MDL Asbestos Judge Holds Navy Ship Not A “Product” Under Strict Liability Law
October 18, 2012
News and Views on Environmental & Toxic Tort Federal and State Legal Issues and Developments
October 18, 2012
Guest bloggers David M. Governo and Corey M. Dennis are attorneys at Governo Law Firm in Boston, where they focus on the defense of toxic tort, product liability, environmental, and insurance coverage claims. Mr. Governo is the immediate past Chairman of the Toxic Tort and Environmental Law Section of the Federation of Defense & Corporate Counsel (FDCC).

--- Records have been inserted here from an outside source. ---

Source: an optimization exercise on an open RTL-to-GDS flow (aim: small area). Production flows keep margins and buffers that such runs may drop. At most, simulation tests tie the RTL to the original design; equivalence was not proved.

purple:
==> flow/design.v <==
`default_nettype none
package isb_pkg;
    localparam int TU_ENTRIES = 4;
    localparam int TU_IDX_W = 2;
    localparam int PS_ENTRIES = 32;
    localparam int PS_IDX_W = 5;
    localparam int SP_ENTRIES = 8;
    localparam int SP_SLOTS = 4;
    localparam int SP_IDX_W = 3;
    localparam int SLOT_W = 2;
    localparam int SA_SPACE = 32;
    localparam int STREAM_CHUNK = 16;
    localparam int CONF_MAX = 3;
    typedef logic [15:0] pc_t;
    typedef logic [15:0] paddr_t;
    typedef logic [5:0] saddr_t;
    typedef logic [1:0] conf_t;
    typedef struct packed {
        logic   valid;
        paddr_t tag;
        saddr_t sa;
        conf_t  conf;
    } ps_entry_t;
endpackage
`default_nettype wire
`default_nettype none
module isb_top (
    input  logic            clk,
    input  logic            rst_i,
    input  logic            access_v_i,
    input  isb_pkg::pc_t    access_pc_i,
    input  isb_pkg::paddr_t access_addr_i,
    output logic            prefetch_v_o,
    output isb_pkg::paddr_t prefetch_addr_o
);
    logic [3:0]  tu_valid;
    logic [15:0] tu_pc [4];
    logic [15:0] tu_last [4];
    logic [3:0]  c_hit;          
    logic [4:0]  c_sa [4];       
    logic        dup [4][4];
    logic        xdup [4][4];
    logic        l01, l02, l03, l12, l13, l23;
    logic [3:0]  pc_match;
    logic [3:0]  idx_eq;         
    logic [3:0]  addr_eq;        
    logic [3:0]  victim;
    logic [3:0]  use_oh;
    logic        tu_hit;
    logic [15:0] last;
    logic [3:0]  dup_h;          
    logic [3:0]  xdup_h;         
    logic        ia_eq_ib;
    always_comb begin
        for (int i = 0; i < 4; i++) begin
            pc_match[i] = tu_valid[i] && tu_pc[i] == access_pc_i;
            idx_eq[i] = tu_last[i][4:0] == access_addr_i[4:0];
            addr_eq[i] = idx_eq[i] && tu_last[i][15:5] == access_addr_i[15:5];
        end
    end
    assign tu_hit = |pc_match;
    assign victim[0] = l01 & l02 & l03;
    assign victim[1] = ~l01 & l12 & l13;
    assign victim[2] = ~l02 & ~l12 & l23;
    assign victim[3] = ~l03 & ~l13 & ~l23;
    assign use_oh = tu_hit ? pc_match : victim;
    always_comb begin
        last = '0;
        a_hit = 1'b0;
        a_sa = '0;
        ia_eq_ib = 1'b0;
        for (int i = 0; i < 4; i++) begin
            last = last | (tu_last[i] & {16{pc_match[i]}});
            a_hit = a_hit | (c_hit[i] & pc_match[i]);
            a_sa = a_sa | (c_sa[i] & {5{pc_match[i]}});
            ia_eq_ib = ia_eq_ib | (idx_eq[i] & pc_match[i]);
        end
        for (int i = 0; i < 4; i++) begin
            dup_h[i] = 1'b0;
            xdup_h[i] = 1'b0;
            for (int j = 0; j < 4; j++) begin
                if (j != i) begin
                    dup_h[i] = dup_h[i] | (dup[i][j] & pc_match[j]);
                    xdup_h[i] = xdup_h[i] | (xdup[i][j] & pc_match[j]);
                end
            end
        end
    end
    always_ff @(posedge clk) begin
        if (rst_i) begin
            tu_valid <= '0;
            {l01, l02, l03, l12, l13, l23} <= 6'b111111;
        end else if (access_v_i) begin
            tu_valid <= tu_valid | use_oh;
            if (use_oh[0]) begin l01 <= 1'b0; l02 <= 1'b0; l03 <= 1'b0; end
            if (use_oh[1]) begin l01 <= 1'b1; l12 <= 1'b0; l13 <= 1'b0; end
            if (use_oh[2]) begin l02 <= 1'b1; l12 <= 1'b1; l23 <= 1'b0; end
            if (use_oh[3]) begin l03 <= 1'b1; l13 <= 1'b1; l23 <= 1'b1; end
        end
    end
    logic [1:0]  ps_conf [32];
    logic [10:0] ps_tag [32];
    logic [4:0]  ps_sa [32];
    logic        p0_v, p1_v;
    logic [15:0] p0_a, p1_a;
    logic [31:0] sel_b;
    logic        sh_b;
    logic [10:0] b_tag;
    logic        sh0b, sh1b;
    logic        a_hit, b_hit;
    logic [4:0]  a_sa, b_sa;
    logic [1:0]  b_conf;
    assign sh1b = p1_v && p1_a[4:0] == access_addr_i[4:0];
    assign sh0b = p0_v && p0_a[4:0] == access_addr_i[4:0] && !sh1b;
    assign sh_b = sh0b || sh1b;
    always_comb begin
        b_conf = {2{sh_b}};
        b_tag = (p0_a[15:5] & {11{sh0b}}) | (p1_a[15:5] & {11{sh1b}});
        b_sa = {sh1b, 4'd0};
        for (int e = 0; e < 32; e++) begin
            sel_b[e] = access_addr_i[4:0] == 5'(e);
            b_conf = b_conf | (ps_conf[e] & {2{sel_b[e] & !sh_b}});
            b_tag = b_tag | (ps_tag[e] & {11{sel_b[e] & !sh_b}});
            b_sa = b_sa | (ps_sa[e] & {5{sel_b[e] & !sh_b}});
        end
    end
    assign b_hit = b_conf != 2'd0 && b_tag == access_addr_i[15:5];
    logic [1:0]  ns;             
    logic        train;
    logic        do_alloc;
    logic        map_b_req;
    logic        ctr_b;
    logic [5:0]  a_succ;
    logic [5:0]  b_tgt;
    logic [1:0]  b_conf_new;
    logic        map_a;
    logic        map_b;
    logic        wr_b;
    logic [4:0]  wr_sa;
    logic [1:0]  wr_conf;
    logic        a_eff;          
    assign train = access_v_i && tu_hit && !(|(pc_match & addr_eq));
    assign a_succ = {1'b0, a_sa} + 6'd1;
    always_comb begin
        do_alloc = 1'b0;
        map_b_req = 1'b0;
        ctr_b = 1'b0;
        b_tgt = a_succ;
        b_conf_new = b_conf;
        if (train) begin
            case ({a_hit, b_hit})
                2'b00: begin
                    do_alloc = 1'b1;
                    map_b_req = 1'b1;
                    b_tgt = {ns == 2'd2, ns == 2'd1, 4'd1};
                end
                2'b01: begin
                    do_alloc = 1'b1;
                    if (b_conf == 2'd1) begin
                        map_b_req = 1'b1;
                        b_tgt = {ns == 2'd2, ns == 2'd1, 4'd1};
                    end else begin
                        ctr_b = 1'b1;
                        b_conf_new = b_conf - 2'd1;
                    end
                end
                2'b10: begin
                    map_b_req = 1'b1;
                end
                default: begin
                    if ({1'b0, b_sa} == a_succ) begin
                        ctr_b = 1'b1;
                        if (b_conf != 2'd3) begin
                            b_conf_new = b_conf + 2'd1;
                        end
                    end else if (b_conf == 2'd1) begin
                        map_b_req = 1'b1;
                    end else begin
                        ctr_b = 1'b1;
                        b_conf_new = b_conf - 2'd1;
                    end
                end
            endcase
        end
    end
    assign map_a = do_alloc && ns != 2'd2;
    assign map_b = map_b_req && !b_tgt[5];
    assign wr_b = map_b || ctr_b;
    assign wr_sa = map_b ? b_tgt[4:0] : b_sa;
    assign wr_conf = map_b ? 2'd3 : b_conf_new;
    assign a_eff = map_a && !(wr_b && ia_eq_ib);
    always_ff @(posedge clk) begin
        if (rst_i) begin
            ns <= 2'd0;
        end else if (map_a) begin
            ns <= ns + 2'd1;
        end
    end
    always_ff @(posedge clk) begin
        for (int e = 0; e < 32; e++) begin
            if (rst_i) begin
                ps_conf[e] <= 2'd0;
            end else if (wr_b && sel_b[e]) begin
                ps_conf[e] <= wr_conf;
            end
            if (wr_b && sel_b[e]) begin
                ps_tag[e] <= access_addr_i[15:5];
                ps_sa[e] <= wr_sa;
            end
        end
    end
    always_ff @(posedge clk) begin
        for (int i = 0; i < 4; i++) begin
            if (access_v_i && use_oh[i]) begin
                tu_pc[i] <= access_pc_i;
                tu_last[i] <= access_addr_i;
                c_hit[i] <= wr_b || (b_hit && !(a_eff && ia_eq_ib));
                c_sa[i] <= wr_b ? wr_sa : b_sa;
                for (int j = 0; j < 4; j++) begin
                    if (j != i) begin
                        dup[i][j] <= addr_eq[j];
                        dup[j][i] <= addr_eq[j];
                        xdup[i][j] <= idx_eq[j];
                        xdup[j][i] <= idx_eq[j];
                    end
                end
            end else if (wr_b && idx_eq[i]) begin
                c_hit[i] <= addr_eq[i];
                c_sa[i] <= wr_sa;
            end else if (a_eff && xdup_h[i]) begin
                c_hit[i] <= dup_h[i];
                c_sa[i] <= {ns == 2'd1, 4'd0};
            end
        end
    end
    always_ff @(posedge clk) begin
        if (rst_i) begin
            p0_v <= 1'b0;
        end else if (map_a && ns == 2'd0) begin
            p0_v <= !(wr_b && ia_eq_ib);
        end else if (wr_b && p0_a[4:0] == access_addr_i[4:0]) begin
            p0_v <= 1'b0;
        end
        if (map_a && ns == 2'd0) begin
            p0_a <= last;
        end
    end
    always_ff @(posedge clk) begin
        if (rst_i) begin
            p1_v <= 1'b0;
        end else if (map_a && ns == 2'd1) begin
            p1_v <= !(wr_b && ia_eq_ib);
        end else if (wr_b && p1_a[4:0] == access_addr_i[4:0]) begin
            p1_v <= 1'b0;
        end
        if (map_a && ns == 2'd1) begin
            p1_a <= last;
        end
    end
    logic [15:0] sp_pa [1:31];
    logic [4:0]  m0;             
    logic [3:0]  m1;             
    logic [4:0]  s;
    assign s = b_tgt[4:0];
    always_ff @(posedge clk) begin
        for (int e = 1; e < 32; e++) begin
            if (e == 16 && map_a && ns == 2'd1) begin
                sp_pa[e] <= last;
            end else if (map_b && s == 5'(e)) begin
                sp_pa[e] <= access_addr_i;
            end
        end
    end
    always_ff @(posedge clk) begin
        if (map_a && ns == 2'd0) begin
            m0 <= {4'd0, map_b};
        end else if (map_b && s == m0 + 5'd1) begin
            m0 <= s;
        end
        if (map_a && ns == 2'd1) begin
            m1 <= {3'd0, map_b};
        end else if (map_b && ns == 2'd2 && s[4] && {1'b0, s[3:0]} == {1'b0, m1} + 5'd1) begin
            m1 <= s[3:0];
        end
    end
    logic [4:0]  rd;
    logic        rd_v;
    logic        fire;
    logic [15:0] rd_pa;
    assign rd = b_sa + 5'd1;
    assign rd_v = b_sa != 5'd31
                  && ((ns != 2'd0 && rd <= m0) || (ns == 2'd2 && rd[4] && rd[3:0] <= m1));
    assign fire = access_v_i && b_hit && rd_v;
    always_comb begin
        rd_pa = '0;
        for (int e = 1; e < 32; e++) begin
            rd_pa = rd_pa | (sp_pa[e] & {16{b_sa == 5'(e - 1)}});
        end
    end
    always_ff @(posedge clk) begin
        if (rst_i) begin
            prefetch_v_o <= 1'b0;
        end else begin
            prefetch_v_o <= fire;
        end
    end
    always_ff @(posedge clk) begin
        prefetch_addr_o <= rd_pa;
    end
endmodule
`default_nettype wire
Settings: LEC_CHECK=0, CAP_MARGIN=20, CORE_MARGIN=2, CORE_UTILIZATION=65, PLACE_DENSITY=0.75, SLEW_MARGIN=20, CTS_ARGS=-sink_clustering_enable -repair_clock_nets -dont_use_dummy_load -buf_list sky130_fd_sc_hd__clkbuf_8 -sink_clustering_size 14 -sink_clustering_max_diameter 60, BUFFER_PORTS_ARGS=-buffer_cell sky130_fd_sc_hd__buf_1; clock period 10.0 ns.
standard.sh (not shown) runs the stock make flow with config.mk's settings and CLKGATE_MAP_FILE= SYNTH_SCRIPT=/design/flow/synth_recipe.tcl, a recipe that flattens the netlist after the stock synthesis.
==> flow/flow/run.sh <==
#!/bin/bash
set -euo pipefail
cat >> config.mk <<'EOC'
export CTS_ARGS = -sink_clustering_enable -repair_clock_nets -dont_use_dummy_load -buf_list sky130_fd_sc_hd__clkbuf_8 -sink_clustering_size 14 -sink_clustering_max_diameter 60
export BUFFER_PORTS_ARGS = -buffer_cell sky130_fd_sc_hd__buf_1
EOC
bash standard.sh > standard.log 2>&1
Here is what was changed in the inputs of orange compared with purple.
--- a/flow/design.v
+++ b/flow/design.v
@@ -110,8 +110,8 @@
     logic        a_hit, b_hit;
     logic [4:0]  a_sa, b_sa;
     logic [1:0]  b_conf;
+    assign sh0b = p0_v && p0_a[4:0] == access_addr_i[4:0];
     assign sh1b = p1_v && p1_a[4:0] == access_addr_i[4:0];
-    assign sh0b = p0_v && p0_a[4:0] == access_addr_i[4:0] && !sh1b;
     assign sh_b = sh0b || sh1b;
     always_comb begin
         b_conf = {2{sh_b}};
@@ -238,7 +238,7 @@
             p0_v <= 1'b0;
         end else if (map_a && ns == 2'd0) begin
             p0_v <= !(wr_b && ia_eq_ib);
-        end else if (wr_b && p0_a[4:0] == access_addr_i[4:0]) begin
+        end else if ((wr_b && p0_a[4:0] == access_addr_i[4:0]) || (map_a && p0_a[4:0] == last[4:0])) begin
             p0_v <= 1'b0;
         end
         if (map_a && ns == 2'd0) begin
@@ -294,7 +294,7 @@
     always_comb begin
         rd_pa = '0;
         for (int e = 1; e < 32; e++) begin
-            rd_pa = rd_pa | (sp_pa[e] & {16{b_sa == 5'(e - 1)}});
+            rd_pa = rd_pa | (sp_pa[e] & {16{rd == 5'(e)}});
         end
     end
     always_ff @(posedge clk) begin
==> summary.txt <==
Compared with purple, in orange core outline area went down; proportion of cell area occupied by registers went up; die area went down; number of placement rows went down; starting density of the core went up. orange was carried through to the last stage, and its layout satisfied the timing, design-rule and antenna checks. Relative to purple, the cell area after synthesis of orange is lower by 1.5%.
The RTL of purple was laid out without a check of its function.

## what the ideal ports hide
Ports are ideal in the flow. The routed layouts listed here were re-timed in OpenROAD. Step 1 (the two cells are an assumption about what drives the block):
set clk [get_ports {clk}]
set_driving_cell -lib_cell sky130_fd_sc_hd__clkbuf_16 $clk
set_driving_cell -lib_cell sky130_fd_sc_hd__buf_2 [delete_from_list [all_inputs] $clk]
Step 2 times the ports against the registers' clock, not the clock port: input delays grow and output delays shrink by t, the midpoint of the rising clock arrivals with the driver on. Slacks: ideal ports / drivers / drivers and shift; pairs: ideal ports / drivers.
run	t, ns	setup slack, ns	worst register clock-pin slew, ns	cell pins on the clock port's net
purple	0.813	1.830 / 1.867 / 1.054	0.10 / 0.10	1
orange	0.846	1.647 / 1.673 / 0.827	0.10 / 0.10	1
After both steps setup and hold are still met in every run listed. The setup slack of orange, which loses most, moves by +0.026 ns with the drivers and by -0.820 ns with both steps.
What follows belongs to an exercise in optimizing a design on an open flow for small area, a short achievable clock period and few clock cycles per item; a production flow would make more cautious choices.
The RTL was checked by simulation tests, not by an equivalence proof against the original design.

// butterfly_pipe_unit
module butterfly_pipe_unit #(
    parameter int unsigned WIDTH         = 16,
    parameter int unsigned FRACTION_BITS = 14,
    parameter int unsigned TAG_WIDTH     = 5
) (
    input  logic                 CLK,
    input  logic                 RST,
    input  logic                 in_valid,
    output logic                 in_ready,
    input  logic [WIDTH-1:0]     in_1_real,
    input  logic [WIDTH-1:0]     in_1_imag,
    input  logic [WIDTH-1:0]     in_2_real,
    input  logic [WIDTH-1:0]     in_2_imag,
    input  logic [WIDTH-1:0]     twiddle_real,
    input  logic [WIDTH-1:0]     twiddle_imag,
    input  logic [TAG_WIDTH-1:0] in_tag,
    input  logic                 mode_inverse,
    input  logic                 scale_half,
    output logic                 out_valid,
    input  logic                 out_ready,
    output logic [WIDTH-1:0]     even_real,
    output logic [WIDTH-1:0]     even_imag,
    output logic [WIDTH-1:0]     odd_real,
    output logic [WIDTH-1:0]     odd_imag,
    output logic [TAG_WIDTH-1:0] out_tag,
    output logic                 ovf_flag,
    input  logic                 ovf_clear
);
Size: about 4,100 cells after synthesis, roughly 400 flip-flops, roughly 180 I/O pins.
export LEC_CHECK = 0
export ABC_CLOCK_PERIOD_IN_PS = 3000
export CAP_MARGIN = 20
export CORE_MARGIN = 2
export CORE_UTILIZATION = 40
export SETUP_SLACK_MARGIN = 5
export SLEW_MARGIN = 20
create_clock -name core_clock -period 10.0 [get_ports {CLK}]
standard.sh (not shown) runs the stock make flow with config.mk's settings and CLKGATE_MAP_FILE= SYNTH_SCRIPT=/design/flow/synth_recipe.tcl, a recipe that flattens the netlist after the stock synthesis.
==> flow/flow/run.sh <==
#!/bin/bash
set -e
bash standard.sh SETUP_SLACK_MARGIN=${FLOW_MARGIN:-6.3} finish > standard.log 2>&1
Testbench counts at the start, summed over its fixed seeds: cycles 16,024, items 16,000.
From an optimization exercise on the open Yosys and OpenROAD flow, aimed at small area, a short achievable clock period and few clock cycles per item; shortcuts taken in it are not production practice. The RTL was checked by simulation tests, not by an equivalence proof against the original design.

// classifier_top
module classifier_top (
  input wire clk,
  input wire rst,
  input wire [15:0] data_in0,
  input wire [15:0] data_in1,
  input wire [15:0] data_in2,
  input wire [15:0] data_in3,
  input wire [15:0] data_in4,
  input wire [15:0] data_in5,
  input wire [15:0] data_in6,
  input wire [15:0] data_in7,
  input wire [15:0] data_in8,
  input wire [15:0] data_in9,
  input wire [15:0] data_in10,
  input wire [15:0] data_in11,
  input wire [15:0] data_in12,
  input wire [15:0] data_in13,
  input wire [15:0] data_in14,
  input wire [15:0] data_in15,
  input wire in_valid,
  output logic in_ready,
  output logic signed [39:0] score,
  output logic [1:0] score_class,
  output logic score_valid,
  output logic score_last,
  output logic [1:0] best_class,
  input wire score_ready
);
For scale: roughly 4700 cells after synthesis, about 1200 flip-flops, roughly 310 I/O pins, ~0.052 mm^2 of cells after synthesis.
clock: 9.0 ns
lec_check: 0
cap_margin: 20
core_margin: 2
core_utilization: 55
cts_cluster_diameter: 60
cts_cluster_size: 25
setup_slack_margin: 5
slew_margin: 20
standard.sh (not shown) runs the stock make flow with config.mk's settings and CLKGATE_MAP_FILE= SYNTH_SCRIPT=/design/flow/synth_recipe.tcl, a recipe that flattens the netlist after the stock synthesis.
==> flow/flow/run.sh <==
#!/bin/bash
set -euo pipefail
export BUFFER_PORTS_ARGS="-buffer_cell sky130_fd_sc_hd__buf_1"
bash standard.sh > flow.log 2>&1
Testbench counts at the start, summed over its fixed seeds: cycles 832, frames 192.
Rerun with:
--- a/flow/config.mk
+++ b/flow/config.mk
@@ -9,6 +9,4 @@
 export CORE_MARGIN = 2
 export CORE_UTILIZATION = 55
-export CTS_CLUSTER_DIAMETER = 60
-export CTS_CLUSTER_SIZE = 25
 export SETUP_SLACK_MARGIN = 5
 export SLEW_MARGIN = 20
After rerunning: Worst setup slack is worse by 0.0037 ns; routed wire length went up by 0.56%; final area went up by 1.4%; synthesized cell count does not change; global-route usage went up by 0.14 points; cell count went up by 0.91%; via count went up by 0.40%.
Rerun with:
==> flow/flow/run.sh (replaced) <==
#!/bin/bash
set -euo pipefail
export BUFFER_PORTS_ARGS="-buffer_cell sky130_fd_sc_hd__buf_1"
sed -e 's/SETUP_SLACK_MARGIN=5 /SETUP_SLACK_MARGIN=5.8 /' standard.sh > standard_margin.sh
grep -q 'SETUP_SLACK_MARGIN=5.8 ' standard_margin.sh
bash standard_margin.sh > flow.log 2>&1
--- a/flow/config.mk
+++ b/flow/config.mk
@@ -9,4 +9,6 @@
 export CORE_MARGIN = 2
 export CORE_UTILIZATION = 55
+export CTS_CLUSTER_DIAMETER = 60
+export CTS_CLUSTER_SIZE = 25
 export SETUP_SLACK_MARGIN = 5
 export SLEW_MARGIN = 20
Effect: The changed run completed with no timing, DRC or antenna violations; sequential share of layout area barely changes; utilization is about the same; maximum frequency rises by 5.6%; via count shrinks by 0.58%; global-route usage stays flat; register-to-register slack is better by 0.20 ns; routed wire length is about the same.
Rerun with:
==> flow/flow/run.sh (replaced) <==
#!/bin/bash
set -euo pipefail
export BUFFER_PORTS_ARGS="-buffer_cell sky130_fd_sc_hd__buf_1"
sed -e 's/SETUP_SLACK_MARGIN=5 /SETUP_SLACK_MARGIN=6.0 /' standard.sh > standard_margin.sh
grep -q 'SETUP_SLACK_MARGIN=6.0 ' standard_margin.sh
bash standard_margin.sh > flow.log 2>&1
- The new run went through all stages and came out clean
- non-clock buffer count is higher by 16
- register-to-register slack stays flat
- design area came out higher slightly
- worst hold slack stays flat
- utilization came out higher by 0.55 points
- clock skew hardly moves
- sequential cell count does not change

classifier_top again, from the RTL that the note above started with.
==> flow/config.mk <==
export PLATFORM = sky130hd
export DESIGN_NAME = classifier_top
export DESIGN_NICKNAME = classifier_top
export VERILOG_FILES = /design/flow/design.v
export SDC_FILE = /design/flow/constraint.sdc
export NUM_CORES = 4
export LEC_CHECK = 0
export CAP_MARGIN = 20
export CORE_MARGIN = 2
export CORE_UTILIZATION = 55
export SETUP_SLACK_MARGIN = 5
export SLEW_MARGIN = 20
==> flow/constraint.sdc <==
create_clock -name core_clock -period 9.0 [get_ports {clk}]
set_input_delay 1.8000 -clock core_clock [delete_from_list [all_inputs] [get_ports {clk}]]
set_output_delay 1.8000 -clock core_clock [all_outputs]
set_load 0.01 [all_outputs]
==> flow/flow/run.sh <==
#!/bin/bash
set -euo pipefail
export BUFFER_PORTS_ARGS="-buffer_cell sky130_fd_sc_hd__buf_1"
sed -e 's/SETUP_SLACK_MARGIN=5 /SETUP_SLACK_MARGIN=5.6 /' standard.sh > standard_margin.sh
grep -q 'SETUP_SLACK_MARGIN=5.6 ' standard_margin.sh
bash standard_margin.sh > flow.log 2>&1
Testbench counts at the start, summed over its fixed seeds: cycles 832, frames 192.
==> next run, changes <==
Settings changed: CTS_CLUSTER_DIAMETER from default to 60, CTS_CLUSTER_SIZE from default to 25.
=> Worst setup slack gets worse by 0.019 ns. Synthesized area does not change. Core utilization fell by 0.53 points. Maximum frequency shrinks by 0.52%. Wire length decreases by 0.52%. Via count drops by 0.56%. Hold slack improves by 0.0076 ns.

==> afterwards: timing with drivers on the ports <==
In the flow no input, the clock included, has a driving cell. The finished layouts below were timed again as built, in two steps. Step 1 (the two cells are an assumption about what drives the block):
set clk [get_ports {clk}]
set_driving_cell -lib_cell sky130_fd_sc_hd__clkbuf_16 $clk
set_driving_cell -lib_cell sky130_fd_sc_hd__buf_2 [delete_from_list [all_inputs] $clk]
Step 2 also shifts input and output timing later by t, the mid clock arrival at the registers, as if the neighbouring blocks saw the same clock. Slacks: ideal ports / drivers / drivers and shift; pairs: ideal ports / drivers.
| run | t (ns) | slack for setup (ns) | hold WS [ns] | worst setup path after step 2 | latest minus earliest clock arrival (ns) |
|---|---|---|---|---|---|
| the first run of note 1 | 0.746 | 5.244 / 5.244 / 5.145 | 0.343 / 0.343 / 0.343 | input to register | 0.039 / 0.039 |
| the second run of note 1 | 0.781 | 5.240 / 5.240 / 5.146 | 0.344 / 0.344 / 0.344 | input to register | 0.036 / 0.036 |
| the third run of note 1 | 0.742 | 5.440 / 5.440 / 5.255 | 0.354 / 0.354 / 0.354 | input to register | 0.042 / 0.043 |
| the fourth run of note 1 | 0.764 | 5.450 / 5.450 / 5.405 | 0.353 / 0.353 / 0.353 | input to register | 0.043 / 0.043 |
| the first run of note 2 | 0.781 | 5.378 / 5.378 / 5.112 | 0.348 / 0.348 / 0.348 | input to register | 0.039 / 0.040 |
| the second run of note 2 | 0.761 | 5.359 / 5.359 / 5.126 | 0.355 / 0.355 / 0.355 | input to register | 0.034 / 0.034 |
After both steps setup and hold are still met in every run listed. For the first run of note 2, which loses most, drivers alone change the setup slack by 0.000 ns; drivers and shift together by -0.266 ns.
Background: an optimization exercise with open tools, aiming at small area, a short achievable clock period and few clock cycles per item. Do not read the settings as production practice.
The RTL was checked by simulation tests, not by an equivalence proof against the original design.

// encrypt_out
module encrypt_out (
  input  logic         clk,
  input  logic         rst,
  input  logic         start,
  input  logic [127:0] plain_text,
  input  logic [127:0] key,
  output logic [127:0] encrypt,
  output logic         done,
  output logic         busy
);
For scale: about 9300 cells after synthesis, about 390 I/O pins, roughly 0.088 mm2 of cells after synthesis.
make LEC_CHECK=0 CAP_MARGIN=20 CORE_MARGIN=2 CORE_UTILIZATION=40 SLEW_MARGIN=20 SYNTH_HIERARCHICAL=1 SYNTH_MINIMUM_KEEP_SIZE=0 finish   # period 24.0 ns
run.sh (not shown) runs the stock make flow with config.mk's settings and CLKGATE_MAP_FILE= SYNTH_SCRIPT=/design/flow/synth_recipe.tcl, a recipe that flattens the netlist after the stock synthesis.
Testbench counts at the start, summed over its fixed seeds: cycles 6,080, blocks 320.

Earlier this month, Judge Robreno of the U.S. District Court of the Eastern District of Pennsylvania, who presides over the federal Asbestos Products Liability Litigation consolidated Multidistrict Litigation docket (MDL 875), considered an issue of first impression under maritime law in Mack v. General Electric Company, MDL-875, No. 2:10-78940-ER, 2012 WL 4717918 (E.D. Pa. Oct. 3, 2012): whether a Navy ship is a “product” under strict product liability law.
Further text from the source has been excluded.